**Prompt**
Only these lines of the data below are wanted: the one with "is 5.3% higher", the one with "synth_warnings = 0", and any lines between them, each repeated exactly.

(Data for this task begins)

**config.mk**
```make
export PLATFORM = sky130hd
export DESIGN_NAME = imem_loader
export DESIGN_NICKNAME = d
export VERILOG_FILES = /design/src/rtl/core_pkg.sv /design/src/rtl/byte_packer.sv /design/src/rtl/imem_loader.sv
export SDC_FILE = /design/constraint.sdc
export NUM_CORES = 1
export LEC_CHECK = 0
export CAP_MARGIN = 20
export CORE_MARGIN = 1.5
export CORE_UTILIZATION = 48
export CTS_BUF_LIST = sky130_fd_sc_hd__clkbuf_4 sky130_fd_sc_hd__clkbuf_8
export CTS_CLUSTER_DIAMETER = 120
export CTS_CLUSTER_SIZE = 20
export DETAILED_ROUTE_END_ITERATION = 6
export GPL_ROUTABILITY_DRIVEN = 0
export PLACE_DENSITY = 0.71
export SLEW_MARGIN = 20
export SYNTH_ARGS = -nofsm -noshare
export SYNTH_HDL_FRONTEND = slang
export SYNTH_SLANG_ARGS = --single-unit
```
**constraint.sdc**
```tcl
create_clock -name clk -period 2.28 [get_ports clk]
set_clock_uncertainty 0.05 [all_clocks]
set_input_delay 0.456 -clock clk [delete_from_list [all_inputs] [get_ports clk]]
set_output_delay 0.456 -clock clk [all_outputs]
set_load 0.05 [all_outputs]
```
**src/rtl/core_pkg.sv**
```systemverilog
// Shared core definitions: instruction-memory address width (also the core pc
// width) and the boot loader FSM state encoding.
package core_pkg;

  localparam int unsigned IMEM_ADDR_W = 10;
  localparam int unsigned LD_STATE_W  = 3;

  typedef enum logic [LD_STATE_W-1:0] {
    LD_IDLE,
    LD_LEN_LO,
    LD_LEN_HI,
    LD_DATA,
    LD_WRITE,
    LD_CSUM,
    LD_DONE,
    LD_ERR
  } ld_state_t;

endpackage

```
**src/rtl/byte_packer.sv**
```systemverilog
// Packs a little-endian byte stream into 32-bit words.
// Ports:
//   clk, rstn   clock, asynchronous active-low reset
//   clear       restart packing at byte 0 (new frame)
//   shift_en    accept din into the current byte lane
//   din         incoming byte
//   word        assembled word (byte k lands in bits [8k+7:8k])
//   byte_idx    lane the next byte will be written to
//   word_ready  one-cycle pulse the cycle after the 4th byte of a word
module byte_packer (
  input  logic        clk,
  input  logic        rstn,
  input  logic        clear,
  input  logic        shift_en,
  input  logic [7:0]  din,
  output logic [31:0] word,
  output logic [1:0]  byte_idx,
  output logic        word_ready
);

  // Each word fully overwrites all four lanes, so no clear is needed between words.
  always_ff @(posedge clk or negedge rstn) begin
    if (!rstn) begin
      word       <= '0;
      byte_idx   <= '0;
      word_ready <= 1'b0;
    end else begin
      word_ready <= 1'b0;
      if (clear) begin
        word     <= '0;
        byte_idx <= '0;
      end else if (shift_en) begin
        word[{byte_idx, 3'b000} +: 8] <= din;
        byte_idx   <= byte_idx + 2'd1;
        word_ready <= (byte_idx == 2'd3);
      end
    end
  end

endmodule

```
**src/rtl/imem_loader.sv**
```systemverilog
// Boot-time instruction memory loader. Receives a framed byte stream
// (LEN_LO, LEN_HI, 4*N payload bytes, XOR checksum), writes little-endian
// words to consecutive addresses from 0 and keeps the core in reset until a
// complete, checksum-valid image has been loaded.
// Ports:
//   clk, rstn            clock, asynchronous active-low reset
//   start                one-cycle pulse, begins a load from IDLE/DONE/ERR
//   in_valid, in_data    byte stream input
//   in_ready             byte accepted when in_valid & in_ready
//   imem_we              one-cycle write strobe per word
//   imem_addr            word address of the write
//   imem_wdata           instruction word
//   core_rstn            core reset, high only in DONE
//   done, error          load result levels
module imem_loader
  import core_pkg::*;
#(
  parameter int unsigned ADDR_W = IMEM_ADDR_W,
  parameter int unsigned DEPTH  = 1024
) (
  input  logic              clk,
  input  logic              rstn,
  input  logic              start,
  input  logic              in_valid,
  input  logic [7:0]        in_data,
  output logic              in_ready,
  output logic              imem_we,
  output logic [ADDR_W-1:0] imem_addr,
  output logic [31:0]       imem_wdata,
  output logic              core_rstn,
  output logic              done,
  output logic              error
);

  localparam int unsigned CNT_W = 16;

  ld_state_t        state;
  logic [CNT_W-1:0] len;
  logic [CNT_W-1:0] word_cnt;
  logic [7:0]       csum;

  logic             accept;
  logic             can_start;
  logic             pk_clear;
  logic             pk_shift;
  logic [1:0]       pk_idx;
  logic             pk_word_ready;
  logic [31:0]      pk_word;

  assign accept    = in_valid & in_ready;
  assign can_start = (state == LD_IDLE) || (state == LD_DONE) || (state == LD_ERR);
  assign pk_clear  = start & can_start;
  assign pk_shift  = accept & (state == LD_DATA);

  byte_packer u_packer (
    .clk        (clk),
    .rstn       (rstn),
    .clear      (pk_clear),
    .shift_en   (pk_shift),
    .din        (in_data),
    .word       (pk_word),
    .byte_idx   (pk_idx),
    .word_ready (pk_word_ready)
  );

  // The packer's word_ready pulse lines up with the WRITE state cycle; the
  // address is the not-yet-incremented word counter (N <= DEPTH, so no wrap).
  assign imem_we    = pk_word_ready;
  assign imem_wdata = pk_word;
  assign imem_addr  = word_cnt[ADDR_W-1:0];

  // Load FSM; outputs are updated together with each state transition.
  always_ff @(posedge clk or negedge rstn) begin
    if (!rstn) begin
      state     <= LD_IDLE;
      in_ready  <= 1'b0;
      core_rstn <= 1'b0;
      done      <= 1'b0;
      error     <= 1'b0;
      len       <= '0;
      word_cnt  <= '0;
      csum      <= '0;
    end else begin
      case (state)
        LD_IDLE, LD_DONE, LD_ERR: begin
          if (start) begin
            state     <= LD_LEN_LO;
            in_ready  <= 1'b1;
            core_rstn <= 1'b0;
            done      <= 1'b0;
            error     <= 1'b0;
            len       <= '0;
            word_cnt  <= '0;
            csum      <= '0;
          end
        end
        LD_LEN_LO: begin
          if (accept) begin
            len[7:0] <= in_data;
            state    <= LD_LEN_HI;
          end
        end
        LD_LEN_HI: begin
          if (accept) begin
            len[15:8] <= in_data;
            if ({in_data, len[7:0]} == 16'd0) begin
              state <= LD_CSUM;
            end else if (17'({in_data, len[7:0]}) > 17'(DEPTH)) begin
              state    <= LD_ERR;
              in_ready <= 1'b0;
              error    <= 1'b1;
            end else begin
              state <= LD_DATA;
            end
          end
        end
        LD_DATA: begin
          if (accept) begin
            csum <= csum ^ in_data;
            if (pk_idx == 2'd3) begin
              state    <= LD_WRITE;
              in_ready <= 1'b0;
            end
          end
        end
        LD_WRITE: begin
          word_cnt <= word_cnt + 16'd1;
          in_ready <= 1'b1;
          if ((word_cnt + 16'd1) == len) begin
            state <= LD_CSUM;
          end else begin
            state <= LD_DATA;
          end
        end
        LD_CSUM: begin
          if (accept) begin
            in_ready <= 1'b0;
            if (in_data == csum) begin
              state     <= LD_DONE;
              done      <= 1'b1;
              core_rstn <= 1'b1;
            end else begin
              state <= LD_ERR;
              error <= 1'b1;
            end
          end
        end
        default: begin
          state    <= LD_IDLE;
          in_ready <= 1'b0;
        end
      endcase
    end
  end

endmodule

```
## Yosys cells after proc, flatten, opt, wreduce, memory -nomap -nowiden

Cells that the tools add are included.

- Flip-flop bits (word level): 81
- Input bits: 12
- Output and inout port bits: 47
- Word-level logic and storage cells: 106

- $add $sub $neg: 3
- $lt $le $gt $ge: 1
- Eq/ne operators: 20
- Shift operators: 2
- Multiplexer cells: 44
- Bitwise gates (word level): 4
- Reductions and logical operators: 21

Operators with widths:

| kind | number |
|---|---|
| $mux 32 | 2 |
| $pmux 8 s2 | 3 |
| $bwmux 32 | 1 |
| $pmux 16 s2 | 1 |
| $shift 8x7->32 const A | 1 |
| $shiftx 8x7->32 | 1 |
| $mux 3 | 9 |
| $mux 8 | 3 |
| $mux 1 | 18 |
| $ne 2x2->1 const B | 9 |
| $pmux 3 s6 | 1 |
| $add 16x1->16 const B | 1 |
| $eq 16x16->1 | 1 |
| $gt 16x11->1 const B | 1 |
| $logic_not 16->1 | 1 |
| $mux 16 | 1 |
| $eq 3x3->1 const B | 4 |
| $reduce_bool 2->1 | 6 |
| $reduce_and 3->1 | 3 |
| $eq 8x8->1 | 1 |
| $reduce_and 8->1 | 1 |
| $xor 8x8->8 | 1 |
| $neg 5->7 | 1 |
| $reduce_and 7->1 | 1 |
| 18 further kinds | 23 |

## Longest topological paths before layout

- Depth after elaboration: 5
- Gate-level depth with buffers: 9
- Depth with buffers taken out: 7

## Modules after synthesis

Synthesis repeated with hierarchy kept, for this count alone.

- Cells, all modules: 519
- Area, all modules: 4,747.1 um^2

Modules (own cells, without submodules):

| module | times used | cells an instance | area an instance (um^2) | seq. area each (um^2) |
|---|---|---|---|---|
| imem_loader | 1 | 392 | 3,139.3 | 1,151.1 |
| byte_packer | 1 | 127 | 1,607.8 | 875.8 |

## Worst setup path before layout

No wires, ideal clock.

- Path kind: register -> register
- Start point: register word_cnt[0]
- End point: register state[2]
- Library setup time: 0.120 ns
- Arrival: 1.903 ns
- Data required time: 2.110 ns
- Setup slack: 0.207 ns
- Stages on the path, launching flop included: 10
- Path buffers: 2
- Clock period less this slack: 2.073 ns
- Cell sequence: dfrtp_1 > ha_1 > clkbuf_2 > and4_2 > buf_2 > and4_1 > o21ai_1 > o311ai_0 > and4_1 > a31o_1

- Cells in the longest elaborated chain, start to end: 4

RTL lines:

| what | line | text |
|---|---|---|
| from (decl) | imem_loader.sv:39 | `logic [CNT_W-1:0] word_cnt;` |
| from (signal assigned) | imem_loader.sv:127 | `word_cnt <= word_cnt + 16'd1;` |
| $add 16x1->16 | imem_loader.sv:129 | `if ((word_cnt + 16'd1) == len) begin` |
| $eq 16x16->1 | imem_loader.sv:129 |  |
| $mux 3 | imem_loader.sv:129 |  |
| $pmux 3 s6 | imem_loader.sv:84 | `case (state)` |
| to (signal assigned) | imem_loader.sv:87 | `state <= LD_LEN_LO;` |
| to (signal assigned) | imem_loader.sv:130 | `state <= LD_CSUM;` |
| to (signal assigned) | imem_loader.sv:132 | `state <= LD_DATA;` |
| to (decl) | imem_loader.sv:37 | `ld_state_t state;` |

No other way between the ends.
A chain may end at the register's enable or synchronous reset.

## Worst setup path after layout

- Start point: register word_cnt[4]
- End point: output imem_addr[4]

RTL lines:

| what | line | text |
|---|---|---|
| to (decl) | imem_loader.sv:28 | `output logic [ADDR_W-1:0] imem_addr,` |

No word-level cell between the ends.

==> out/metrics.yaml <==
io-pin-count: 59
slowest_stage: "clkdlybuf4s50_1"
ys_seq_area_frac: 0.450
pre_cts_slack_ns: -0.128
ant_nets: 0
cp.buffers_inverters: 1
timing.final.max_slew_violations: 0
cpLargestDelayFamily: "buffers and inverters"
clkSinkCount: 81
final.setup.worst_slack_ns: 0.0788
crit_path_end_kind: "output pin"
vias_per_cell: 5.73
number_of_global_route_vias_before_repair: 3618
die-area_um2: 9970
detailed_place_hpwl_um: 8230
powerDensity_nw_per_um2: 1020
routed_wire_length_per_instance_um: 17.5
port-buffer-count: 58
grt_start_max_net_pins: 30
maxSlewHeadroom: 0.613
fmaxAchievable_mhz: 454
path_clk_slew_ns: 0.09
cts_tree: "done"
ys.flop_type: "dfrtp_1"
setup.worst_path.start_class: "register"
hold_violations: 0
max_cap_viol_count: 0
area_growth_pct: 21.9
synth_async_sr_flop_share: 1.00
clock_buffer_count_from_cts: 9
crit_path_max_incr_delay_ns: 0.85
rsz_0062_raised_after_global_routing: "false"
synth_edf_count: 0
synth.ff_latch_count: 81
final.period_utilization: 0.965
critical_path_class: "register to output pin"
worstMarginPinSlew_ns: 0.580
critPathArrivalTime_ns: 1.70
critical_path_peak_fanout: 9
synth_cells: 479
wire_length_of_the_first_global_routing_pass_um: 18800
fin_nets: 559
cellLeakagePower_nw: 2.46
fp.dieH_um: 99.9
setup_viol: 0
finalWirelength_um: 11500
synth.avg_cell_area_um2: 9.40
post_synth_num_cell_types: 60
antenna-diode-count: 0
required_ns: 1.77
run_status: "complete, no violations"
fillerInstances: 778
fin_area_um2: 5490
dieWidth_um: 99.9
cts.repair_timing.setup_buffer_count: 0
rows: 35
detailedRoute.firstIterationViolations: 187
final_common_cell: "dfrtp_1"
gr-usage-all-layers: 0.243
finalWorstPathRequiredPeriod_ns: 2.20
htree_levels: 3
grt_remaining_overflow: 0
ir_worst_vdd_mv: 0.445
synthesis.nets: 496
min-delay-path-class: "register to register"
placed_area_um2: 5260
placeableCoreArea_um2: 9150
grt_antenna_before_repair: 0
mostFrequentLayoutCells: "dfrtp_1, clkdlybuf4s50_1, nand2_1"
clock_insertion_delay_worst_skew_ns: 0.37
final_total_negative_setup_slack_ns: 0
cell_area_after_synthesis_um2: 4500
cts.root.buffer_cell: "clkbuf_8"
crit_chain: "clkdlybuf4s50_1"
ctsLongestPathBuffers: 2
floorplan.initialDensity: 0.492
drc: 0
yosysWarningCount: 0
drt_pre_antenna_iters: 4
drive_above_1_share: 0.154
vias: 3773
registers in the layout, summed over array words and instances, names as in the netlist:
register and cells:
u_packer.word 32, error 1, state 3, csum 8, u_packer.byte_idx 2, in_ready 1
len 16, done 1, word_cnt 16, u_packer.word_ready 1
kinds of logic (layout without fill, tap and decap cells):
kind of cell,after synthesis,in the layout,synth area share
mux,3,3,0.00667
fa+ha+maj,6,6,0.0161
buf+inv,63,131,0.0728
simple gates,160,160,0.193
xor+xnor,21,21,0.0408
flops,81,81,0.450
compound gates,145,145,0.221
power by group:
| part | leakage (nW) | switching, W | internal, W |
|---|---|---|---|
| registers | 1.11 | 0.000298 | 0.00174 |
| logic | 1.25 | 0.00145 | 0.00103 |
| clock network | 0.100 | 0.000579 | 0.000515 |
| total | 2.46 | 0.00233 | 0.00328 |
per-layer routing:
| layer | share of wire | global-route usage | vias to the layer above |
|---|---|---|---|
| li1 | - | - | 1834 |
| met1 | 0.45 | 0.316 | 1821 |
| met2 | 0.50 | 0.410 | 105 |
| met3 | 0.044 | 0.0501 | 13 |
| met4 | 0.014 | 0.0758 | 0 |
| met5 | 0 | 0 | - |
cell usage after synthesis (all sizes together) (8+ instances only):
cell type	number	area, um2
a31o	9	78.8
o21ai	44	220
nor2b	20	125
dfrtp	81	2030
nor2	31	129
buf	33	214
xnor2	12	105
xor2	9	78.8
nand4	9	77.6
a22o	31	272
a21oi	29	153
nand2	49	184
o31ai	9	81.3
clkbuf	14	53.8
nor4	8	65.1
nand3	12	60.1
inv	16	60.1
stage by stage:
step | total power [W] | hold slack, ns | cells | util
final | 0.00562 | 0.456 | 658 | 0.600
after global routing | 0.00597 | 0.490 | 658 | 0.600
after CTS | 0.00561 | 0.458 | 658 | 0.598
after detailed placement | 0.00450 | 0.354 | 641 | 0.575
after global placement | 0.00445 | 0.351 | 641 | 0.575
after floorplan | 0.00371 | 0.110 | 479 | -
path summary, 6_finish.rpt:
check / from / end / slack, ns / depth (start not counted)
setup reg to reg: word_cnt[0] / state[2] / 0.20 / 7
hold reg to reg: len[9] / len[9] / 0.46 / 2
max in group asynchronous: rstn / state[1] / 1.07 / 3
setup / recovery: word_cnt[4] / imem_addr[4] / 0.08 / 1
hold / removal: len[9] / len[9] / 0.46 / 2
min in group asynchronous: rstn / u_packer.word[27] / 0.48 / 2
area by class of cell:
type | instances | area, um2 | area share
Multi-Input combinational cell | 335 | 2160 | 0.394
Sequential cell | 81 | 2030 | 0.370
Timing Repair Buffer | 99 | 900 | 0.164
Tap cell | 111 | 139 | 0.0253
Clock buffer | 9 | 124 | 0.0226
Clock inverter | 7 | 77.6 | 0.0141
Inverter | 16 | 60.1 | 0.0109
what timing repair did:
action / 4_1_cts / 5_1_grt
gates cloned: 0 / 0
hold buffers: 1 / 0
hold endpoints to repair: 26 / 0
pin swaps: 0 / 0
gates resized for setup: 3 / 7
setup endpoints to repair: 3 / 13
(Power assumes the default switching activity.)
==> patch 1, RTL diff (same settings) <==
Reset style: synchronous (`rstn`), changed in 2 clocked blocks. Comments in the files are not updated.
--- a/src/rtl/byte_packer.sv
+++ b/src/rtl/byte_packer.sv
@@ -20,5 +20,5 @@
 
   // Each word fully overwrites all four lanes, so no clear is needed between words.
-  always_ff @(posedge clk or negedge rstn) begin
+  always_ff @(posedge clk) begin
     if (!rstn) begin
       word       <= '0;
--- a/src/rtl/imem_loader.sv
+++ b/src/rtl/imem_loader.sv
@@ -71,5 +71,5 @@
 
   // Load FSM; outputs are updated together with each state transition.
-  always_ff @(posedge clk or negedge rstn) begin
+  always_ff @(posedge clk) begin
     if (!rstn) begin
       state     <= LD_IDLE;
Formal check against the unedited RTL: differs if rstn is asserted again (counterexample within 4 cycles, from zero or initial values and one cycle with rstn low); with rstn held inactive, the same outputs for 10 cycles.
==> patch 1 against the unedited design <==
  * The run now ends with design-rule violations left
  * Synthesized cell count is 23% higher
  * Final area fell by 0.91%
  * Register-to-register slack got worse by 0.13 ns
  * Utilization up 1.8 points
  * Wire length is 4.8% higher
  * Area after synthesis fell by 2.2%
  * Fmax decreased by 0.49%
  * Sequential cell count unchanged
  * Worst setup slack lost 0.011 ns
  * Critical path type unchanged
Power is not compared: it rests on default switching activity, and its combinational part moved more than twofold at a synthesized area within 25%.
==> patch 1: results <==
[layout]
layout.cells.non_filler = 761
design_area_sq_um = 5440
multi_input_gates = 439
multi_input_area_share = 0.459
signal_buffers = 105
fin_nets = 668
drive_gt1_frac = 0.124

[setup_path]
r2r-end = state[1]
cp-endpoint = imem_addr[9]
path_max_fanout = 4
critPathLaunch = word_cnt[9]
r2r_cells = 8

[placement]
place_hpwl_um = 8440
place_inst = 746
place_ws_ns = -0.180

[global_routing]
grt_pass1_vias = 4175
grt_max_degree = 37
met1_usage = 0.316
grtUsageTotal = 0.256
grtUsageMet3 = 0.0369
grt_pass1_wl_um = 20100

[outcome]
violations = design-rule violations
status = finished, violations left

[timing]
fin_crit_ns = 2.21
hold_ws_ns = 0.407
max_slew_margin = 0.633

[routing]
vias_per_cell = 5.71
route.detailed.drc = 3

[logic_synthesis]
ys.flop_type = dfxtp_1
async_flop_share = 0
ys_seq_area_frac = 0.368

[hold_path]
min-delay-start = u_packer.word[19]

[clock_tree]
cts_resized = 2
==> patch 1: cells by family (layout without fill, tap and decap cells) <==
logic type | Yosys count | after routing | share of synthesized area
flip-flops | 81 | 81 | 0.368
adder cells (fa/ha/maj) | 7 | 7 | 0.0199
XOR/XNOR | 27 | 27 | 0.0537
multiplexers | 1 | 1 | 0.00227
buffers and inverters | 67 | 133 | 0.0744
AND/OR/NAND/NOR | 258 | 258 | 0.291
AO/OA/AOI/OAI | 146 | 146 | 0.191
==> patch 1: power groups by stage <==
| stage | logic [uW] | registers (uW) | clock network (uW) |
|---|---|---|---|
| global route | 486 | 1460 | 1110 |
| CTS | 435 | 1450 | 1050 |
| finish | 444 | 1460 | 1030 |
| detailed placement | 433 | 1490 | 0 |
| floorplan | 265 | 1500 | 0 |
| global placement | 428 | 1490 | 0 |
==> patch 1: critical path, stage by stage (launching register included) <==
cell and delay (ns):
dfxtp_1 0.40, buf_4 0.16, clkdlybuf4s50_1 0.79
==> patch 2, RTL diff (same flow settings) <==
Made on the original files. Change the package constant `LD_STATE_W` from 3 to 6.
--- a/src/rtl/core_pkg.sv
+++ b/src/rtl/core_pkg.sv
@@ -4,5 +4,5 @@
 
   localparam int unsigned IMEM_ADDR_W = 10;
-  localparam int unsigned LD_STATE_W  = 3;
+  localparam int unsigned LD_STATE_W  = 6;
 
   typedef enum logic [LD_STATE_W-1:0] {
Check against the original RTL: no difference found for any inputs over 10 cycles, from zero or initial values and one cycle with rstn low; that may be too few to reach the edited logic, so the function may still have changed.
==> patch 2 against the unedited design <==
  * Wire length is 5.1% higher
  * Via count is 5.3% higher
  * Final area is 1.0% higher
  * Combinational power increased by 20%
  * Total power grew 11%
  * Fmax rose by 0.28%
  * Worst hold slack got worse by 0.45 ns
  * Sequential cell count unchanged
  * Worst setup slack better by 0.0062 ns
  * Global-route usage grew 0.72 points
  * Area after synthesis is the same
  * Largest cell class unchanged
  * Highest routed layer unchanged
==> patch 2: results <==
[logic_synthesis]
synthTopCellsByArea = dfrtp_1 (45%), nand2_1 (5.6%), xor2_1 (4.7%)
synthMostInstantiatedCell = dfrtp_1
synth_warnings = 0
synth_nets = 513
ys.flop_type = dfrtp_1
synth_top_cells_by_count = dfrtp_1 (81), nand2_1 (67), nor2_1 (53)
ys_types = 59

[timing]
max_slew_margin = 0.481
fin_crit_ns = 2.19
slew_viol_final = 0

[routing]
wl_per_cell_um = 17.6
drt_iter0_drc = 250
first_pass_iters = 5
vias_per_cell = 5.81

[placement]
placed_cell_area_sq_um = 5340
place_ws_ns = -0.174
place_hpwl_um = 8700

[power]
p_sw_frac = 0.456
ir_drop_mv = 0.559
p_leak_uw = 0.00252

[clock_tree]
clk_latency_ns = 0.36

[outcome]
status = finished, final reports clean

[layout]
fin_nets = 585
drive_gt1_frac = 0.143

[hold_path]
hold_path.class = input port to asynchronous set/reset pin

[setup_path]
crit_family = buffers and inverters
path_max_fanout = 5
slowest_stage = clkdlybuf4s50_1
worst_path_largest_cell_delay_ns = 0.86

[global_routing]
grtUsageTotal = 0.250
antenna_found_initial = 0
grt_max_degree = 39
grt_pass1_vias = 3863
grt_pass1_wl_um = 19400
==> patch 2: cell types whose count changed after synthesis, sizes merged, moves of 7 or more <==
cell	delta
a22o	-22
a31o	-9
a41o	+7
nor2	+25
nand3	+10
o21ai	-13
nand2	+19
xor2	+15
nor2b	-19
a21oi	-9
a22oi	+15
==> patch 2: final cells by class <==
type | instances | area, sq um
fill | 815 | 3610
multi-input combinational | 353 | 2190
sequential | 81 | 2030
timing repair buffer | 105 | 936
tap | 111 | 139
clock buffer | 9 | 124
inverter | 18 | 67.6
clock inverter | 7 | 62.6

(Data for this task ends)

**Solved problem**
  * Via count is 5.3% higher
  * Final area is 1.0% higher
  * Combinational power increased by 20%
  * Total power grew 11%
  * Fmax rose by 0.28%
  * Worst hold slack got worse by 0.45 ns
  * Sequential cell count unchanged
  * Worst setup slack better by 0.0062 ns
  * Global-route usage grew 0.72 points
  * Area after synthesis is the same
  * Largest cell class unchanged
  * Highest routed layer unchanged
==> patch 2: results <==
[logic_synthesis]
synthTopCellsByArea = dfrtp_1 (45%), nand2_1 (5.6%), xor2_1 (4.7%)
synthMostInstantiatedCell = dfrtp_1
synth_warnings = 0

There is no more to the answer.